BEGIN MATERIAL PROVIDED
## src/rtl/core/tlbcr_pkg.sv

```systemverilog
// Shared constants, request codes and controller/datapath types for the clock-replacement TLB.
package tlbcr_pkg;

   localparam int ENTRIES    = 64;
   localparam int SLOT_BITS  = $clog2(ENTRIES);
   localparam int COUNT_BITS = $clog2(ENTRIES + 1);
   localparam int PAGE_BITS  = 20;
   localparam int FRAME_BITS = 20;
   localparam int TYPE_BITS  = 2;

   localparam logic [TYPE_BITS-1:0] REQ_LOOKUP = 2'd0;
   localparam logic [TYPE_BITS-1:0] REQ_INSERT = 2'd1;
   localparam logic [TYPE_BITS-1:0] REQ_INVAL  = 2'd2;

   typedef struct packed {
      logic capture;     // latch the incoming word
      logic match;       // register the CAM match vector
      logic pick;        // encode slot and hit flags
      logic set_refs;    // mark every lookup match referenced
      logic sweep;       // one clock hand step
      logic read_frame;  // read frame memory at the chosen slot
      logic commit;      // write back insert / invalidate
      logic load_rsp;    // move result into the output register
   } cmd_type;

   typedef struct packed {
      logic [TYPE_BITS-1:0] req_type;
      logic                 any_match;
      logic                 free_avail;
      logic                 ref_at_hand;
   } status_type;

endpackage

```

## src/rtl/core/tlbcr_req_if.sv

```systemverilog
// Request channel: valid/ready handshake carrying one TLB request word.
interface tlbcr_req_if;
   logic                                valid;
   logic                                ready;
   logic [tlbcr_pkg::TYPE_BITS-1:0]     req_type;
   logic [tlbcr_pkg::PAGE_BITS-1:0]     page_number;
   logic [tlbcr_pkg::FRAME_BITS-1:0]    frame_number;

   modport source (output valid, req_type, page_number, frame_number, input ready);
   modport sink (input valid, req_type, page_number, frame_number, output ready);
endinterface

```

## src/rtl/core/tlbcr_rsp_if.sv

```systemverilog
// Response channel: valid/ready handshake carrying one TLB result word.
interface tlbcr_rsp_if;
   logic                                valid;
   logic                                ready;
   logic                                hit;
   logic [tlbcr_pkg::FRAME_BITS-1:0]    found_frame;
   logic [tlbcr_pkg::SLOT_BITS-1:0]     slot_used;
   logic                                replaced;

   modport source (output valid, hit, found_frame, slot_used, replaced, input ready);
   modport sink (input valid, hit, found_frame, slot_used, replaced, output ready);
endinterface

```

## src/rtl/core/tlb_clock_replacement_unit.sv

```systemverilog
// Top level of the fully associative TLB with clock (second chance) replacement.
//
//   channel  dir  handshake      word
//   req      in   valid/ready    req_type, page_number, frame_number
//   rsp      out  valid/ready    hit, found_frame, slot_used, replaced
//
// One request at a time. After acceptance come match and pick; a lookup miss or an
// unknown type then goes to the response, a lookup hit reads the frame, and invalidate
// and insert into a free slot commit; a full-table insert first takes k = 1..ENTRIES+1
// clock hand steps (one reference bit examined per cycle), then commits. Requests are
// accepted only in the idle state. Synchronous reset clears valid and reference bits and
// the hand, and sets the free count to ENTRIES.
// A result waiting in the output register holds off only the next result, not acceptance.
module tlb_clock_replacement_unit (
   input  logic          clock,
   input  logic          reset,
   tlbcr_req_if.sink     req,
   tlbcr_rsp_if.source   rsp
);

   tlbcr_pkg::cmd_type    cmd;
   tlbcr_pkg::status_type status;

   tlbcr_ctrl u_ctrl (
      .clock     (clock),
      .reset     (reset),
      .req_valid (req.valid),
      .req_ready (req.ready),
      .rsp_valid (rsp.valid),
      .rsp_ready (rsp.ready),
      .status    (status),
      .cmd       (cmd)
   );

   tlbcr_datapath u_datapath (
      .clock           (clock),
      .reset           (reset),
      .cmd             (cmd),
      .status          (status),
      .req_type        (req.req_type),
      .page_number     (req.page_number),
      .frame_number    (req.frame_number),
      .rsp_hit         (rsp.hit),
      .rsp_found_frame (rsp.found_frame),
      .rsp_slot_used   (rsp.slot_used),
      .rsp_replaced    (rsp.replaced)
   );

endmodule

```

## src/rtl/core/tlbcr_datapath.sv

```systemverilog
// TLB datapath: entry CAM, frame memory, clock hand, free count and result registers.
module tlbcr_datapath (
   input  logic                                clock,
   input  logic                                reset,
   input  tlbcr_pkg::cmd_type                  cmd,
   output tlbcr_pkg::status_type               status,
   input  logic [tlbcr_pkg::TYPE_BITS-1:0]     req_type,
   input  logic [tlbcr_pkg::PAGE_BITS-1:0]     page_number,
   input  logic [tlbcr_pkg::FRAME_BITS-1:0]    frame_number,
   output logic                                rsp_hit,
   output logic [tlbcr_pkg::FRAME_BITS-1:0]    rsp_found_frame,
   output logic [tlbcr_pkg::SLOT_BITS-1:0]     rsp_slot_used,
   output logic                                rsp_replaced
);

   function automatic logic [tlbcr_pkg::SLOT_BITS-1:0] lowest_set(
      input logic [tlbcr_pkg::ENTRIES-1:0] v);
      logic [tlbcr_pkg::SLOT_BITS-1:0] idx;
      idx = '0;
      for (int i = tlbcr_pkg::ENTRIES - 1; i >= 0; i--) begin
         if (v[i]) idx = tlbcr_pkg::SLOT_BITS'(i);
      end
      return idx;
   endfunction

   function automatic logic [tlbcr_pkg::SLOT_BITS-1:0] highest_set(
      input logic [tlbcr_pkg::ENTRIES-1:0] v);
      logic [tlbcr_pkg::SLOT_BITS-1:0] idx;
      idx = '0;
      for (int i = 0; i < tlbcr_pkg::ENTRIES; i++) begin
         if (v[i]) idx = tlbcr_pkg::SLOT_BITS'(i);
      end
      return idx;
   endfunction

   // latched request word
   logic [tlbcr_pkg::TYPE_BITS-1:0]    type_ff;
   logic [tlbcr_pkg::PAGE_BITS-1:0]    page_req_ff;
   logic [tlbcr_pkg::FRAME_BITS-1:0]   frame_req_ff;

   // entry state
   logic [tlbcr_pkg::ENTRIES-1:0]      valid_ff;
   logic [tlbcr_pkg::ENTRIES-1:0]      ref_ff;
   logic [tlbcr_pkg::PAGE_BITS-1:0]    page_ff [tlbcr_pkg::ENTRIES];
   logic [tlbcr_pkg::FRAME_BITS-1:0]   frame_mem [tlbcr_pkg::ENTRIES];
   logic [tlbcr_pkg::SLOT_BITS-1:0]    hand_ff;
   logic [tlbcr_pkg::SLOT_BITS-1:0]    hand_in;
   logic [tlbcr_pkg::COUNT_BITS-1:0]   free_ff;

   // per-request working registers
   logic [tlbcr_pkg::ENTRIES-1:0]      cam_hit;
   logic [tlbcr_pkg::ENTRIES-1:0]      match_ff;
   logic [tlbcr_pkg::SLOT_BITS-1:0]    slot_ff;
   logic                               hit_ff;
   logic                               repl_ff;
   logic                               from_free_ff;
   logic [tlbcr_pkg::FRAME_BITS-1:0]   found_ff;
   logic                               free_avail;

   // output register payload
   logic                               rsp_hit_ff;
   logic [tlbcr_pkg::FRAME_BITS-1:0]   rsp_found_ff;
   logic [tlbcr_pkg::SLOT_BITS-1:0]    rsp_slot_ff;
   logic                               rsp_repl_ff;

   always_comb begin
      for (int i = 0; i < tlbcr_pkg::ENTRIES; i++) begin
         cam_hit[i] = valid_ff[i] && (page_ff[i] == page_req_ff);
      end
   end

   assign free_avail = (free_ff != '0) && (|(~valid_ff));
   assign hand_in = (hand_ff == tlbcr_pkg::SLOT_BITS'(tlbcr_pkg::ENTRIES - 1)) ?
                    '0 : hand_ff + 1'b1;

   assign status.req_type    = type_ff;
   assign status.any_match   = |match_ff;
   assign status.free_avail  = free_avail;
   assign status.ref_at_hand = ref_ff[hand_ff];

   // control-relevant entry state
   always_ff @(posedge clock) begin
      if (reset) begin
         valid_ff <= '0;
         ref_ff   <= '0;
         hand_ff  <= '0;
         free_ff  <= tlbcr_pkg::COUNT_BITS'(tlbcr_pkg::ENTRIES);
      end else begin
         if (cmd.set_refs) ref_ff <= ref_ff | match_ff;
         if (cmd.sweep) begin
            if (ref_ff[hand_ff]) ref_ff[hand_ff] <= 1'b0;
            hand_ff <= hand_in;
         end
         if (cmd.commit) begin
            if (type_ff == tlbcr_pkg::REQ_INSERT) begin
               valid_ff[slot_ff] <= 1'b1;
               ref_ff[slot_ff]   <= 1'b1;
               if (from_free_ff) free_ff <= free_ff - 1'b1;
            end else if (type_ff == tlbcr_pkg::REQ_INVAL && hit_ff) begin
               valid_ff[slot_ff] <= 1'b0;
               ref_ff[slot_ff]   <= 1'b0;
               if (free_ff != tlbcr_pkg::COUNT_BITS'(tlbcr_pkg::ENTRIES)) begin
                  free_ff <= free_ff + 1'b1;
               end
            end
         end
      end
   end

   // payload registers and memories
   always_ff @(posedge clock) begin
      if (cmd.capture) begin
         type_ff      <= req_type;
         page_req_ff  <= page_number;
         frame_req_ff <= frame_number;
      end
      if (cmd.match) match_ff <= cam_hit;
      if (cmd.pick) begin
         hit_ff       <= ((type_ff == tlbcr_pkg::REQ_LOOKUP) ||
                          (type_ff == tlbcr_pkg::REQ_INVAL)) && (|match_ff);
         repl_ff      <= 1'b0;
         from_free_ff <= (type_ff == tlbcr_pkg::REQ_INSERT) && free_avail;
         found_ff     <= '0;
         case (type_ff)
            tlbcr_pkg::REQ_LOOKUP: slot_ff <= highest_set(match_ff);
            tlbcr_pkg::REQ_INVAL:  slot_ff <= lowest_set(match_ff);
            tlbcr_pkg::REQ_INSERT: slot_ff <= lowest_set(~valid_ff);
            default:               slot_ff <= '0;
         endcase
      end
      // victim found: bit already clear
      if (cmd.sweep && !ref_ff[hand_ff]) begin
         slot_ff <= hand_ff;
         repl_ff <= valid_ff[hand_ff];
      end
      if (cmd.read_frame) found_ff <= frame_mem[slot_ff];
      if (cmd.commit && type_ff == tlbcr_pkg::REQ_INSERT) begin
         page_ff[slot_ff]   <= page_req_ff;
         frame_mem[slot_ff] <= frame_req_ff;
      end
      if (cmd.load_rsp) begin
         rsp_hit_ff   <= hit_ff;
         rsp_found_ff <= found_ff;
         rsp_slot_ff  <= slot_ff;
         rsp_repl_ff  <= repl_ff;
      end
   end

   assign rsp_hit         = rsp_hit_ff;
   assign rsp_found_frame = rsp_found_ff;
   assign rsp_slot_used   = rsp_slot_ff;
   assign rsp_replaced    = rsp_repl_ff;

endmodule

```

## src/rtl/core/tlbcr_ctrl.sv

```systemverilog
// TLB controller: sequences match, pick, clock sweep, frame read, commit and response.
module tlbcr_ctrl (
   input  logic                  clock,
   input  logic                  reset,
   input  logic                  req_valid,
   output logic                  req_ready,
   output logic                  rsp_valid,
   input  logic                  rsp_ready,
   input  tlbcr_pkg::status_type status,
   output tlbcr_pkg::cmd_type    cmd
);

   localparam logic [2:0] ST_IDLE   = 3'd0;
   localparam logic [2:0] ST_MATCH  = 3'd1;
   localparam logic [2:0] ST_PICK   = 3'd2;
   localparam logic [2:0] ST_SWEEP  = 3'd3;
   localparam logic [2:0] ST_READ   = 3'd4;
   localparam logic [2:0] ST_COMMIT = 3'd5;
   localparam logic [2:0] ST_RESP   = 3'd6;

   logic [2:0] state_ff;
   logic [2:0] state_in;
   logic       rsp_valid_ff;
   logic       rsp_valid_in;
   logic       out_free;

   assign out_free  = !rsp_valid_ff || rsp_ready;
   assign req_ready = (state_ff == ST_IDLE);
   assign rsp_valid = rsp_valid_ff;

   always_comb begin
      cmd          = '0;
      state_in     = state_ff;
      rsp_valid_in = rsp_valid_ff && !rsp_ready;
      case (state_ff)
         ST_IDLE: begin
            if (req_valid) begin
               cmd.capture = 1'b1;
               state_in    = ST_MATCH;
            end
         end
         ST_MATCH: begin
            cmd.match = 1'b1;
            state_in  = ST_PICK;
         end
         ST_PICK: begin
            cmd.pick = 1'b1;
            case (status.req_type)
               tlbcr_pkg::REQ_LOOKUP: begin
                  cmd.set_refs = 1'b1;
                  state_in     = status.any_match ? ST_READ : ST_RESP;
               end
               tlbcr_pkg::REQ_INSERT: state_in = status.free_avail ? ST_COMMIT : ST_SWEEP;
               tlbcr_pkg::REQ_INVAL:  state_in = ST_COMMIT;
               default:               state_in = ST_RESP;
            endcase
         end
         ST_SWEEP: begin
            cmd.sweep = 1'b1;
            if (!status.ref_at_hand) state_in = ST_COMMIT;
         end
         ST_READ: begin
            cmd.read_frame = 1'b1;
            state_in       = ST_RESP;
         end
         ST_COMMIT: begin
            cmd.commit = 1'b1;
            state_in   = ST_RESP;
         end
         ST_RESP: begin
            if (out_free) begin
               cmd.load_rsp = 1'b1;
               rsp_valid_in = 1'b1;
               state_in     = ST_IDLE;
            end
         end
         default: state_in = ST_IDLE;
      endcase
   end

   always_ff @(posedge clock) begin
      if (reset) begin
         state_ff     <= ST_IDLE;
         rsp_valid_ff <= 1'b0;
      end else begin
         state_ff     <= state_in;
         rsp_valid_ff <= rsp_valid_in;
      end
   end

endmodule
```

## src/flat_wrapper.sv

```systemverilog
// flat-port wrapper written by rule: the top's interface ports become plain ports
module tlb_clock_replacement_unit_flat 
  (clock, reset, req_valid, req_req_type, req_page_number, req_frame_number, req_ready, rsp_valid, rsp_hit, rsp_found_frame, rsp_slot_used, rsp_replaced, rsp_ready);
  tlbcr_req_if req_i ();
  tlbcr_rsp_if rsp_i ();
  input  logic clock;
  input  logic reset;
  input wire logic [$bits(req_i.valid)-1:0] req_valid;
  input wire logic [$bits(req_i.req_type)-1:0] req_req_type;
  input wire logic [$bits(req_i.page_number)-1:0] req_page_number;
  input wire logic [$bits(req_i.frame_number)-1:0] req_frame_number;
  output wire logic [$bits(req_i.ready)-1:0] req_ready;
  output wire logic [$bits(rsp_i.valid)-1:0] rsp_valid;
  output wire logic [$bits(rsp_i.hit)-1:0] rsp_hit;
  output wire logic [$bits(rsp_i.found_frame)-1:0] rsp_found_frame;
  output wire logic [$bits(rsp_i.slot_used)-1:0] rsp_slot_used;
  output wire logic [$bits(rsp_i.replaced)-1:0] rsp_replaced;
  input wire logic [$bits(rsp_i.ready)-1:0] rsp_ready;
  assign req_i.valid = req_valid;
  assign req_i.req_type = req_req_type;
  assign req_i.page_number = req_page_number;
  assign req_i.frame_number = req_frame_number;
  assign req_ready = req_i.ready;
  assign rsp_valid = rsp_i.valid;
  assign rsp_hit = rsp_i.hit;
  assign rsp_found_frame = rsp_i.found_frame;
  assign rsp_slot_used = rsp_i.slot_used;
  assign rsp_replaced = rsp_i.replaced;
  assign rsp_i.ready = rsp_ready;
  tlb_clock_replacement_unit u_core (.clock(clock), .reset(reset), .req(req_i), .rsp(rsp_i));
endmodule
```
END MATERIAL PROVIDED
BEGIN MATERIAL PROVIDED
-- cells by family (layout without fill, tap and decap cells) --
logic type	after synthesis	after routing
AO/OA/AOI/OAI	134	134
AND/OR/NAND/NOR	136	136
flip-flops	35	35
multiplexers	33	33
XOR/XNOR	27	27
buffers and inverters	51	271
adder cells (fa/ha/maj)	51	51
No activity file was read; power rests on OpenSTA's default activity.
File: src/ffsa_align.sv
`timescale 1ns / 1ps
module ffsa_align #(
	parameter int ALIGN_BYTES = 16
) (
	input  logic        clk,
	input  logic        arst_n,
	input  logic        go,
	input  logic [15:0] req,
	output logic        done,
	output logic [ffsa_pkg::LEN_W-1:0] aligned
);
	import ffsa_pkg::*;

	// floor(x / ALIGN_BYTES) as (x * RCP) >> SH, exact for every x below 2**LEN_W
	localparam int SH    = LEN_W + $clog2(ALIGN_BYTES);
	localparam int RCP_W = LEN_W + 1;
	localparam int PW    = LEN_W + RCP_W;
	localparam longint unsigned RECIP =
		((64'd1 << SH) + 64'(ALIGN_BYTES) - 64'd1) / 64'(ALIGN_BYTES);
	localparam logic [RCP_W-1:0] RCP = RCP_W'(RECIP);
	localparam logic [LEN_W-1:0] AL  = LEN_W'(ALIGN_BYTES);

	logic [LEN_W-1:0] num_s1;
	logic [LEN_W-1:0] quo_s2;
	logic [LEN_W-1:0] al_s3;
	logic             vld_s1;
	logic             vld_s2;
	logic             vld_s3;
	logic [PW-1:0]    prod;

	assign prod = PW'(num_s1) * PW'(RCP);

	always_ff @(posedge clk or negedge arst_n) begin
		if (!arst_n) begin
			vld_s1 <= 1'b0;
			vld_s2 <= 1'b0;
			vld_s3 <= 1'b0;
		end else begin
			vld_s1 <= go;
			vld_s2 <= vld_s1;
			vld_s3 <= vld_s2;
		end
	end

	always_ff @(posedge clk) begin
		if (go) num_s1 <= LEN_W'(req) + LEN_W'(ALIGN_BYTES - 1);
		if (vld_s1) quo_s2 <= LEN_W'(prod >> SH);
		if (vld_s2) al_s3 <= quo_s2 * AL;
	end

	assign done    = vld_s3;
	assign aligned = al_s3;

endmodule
END MATERIAL PROVIDED
PROMPT:
Reproduce each line from the records that contains the word "cells".

RESULT:
-- cells by family (layout without fill, tap and decap cells) --
adder cells (fa/ha/maj)	51	51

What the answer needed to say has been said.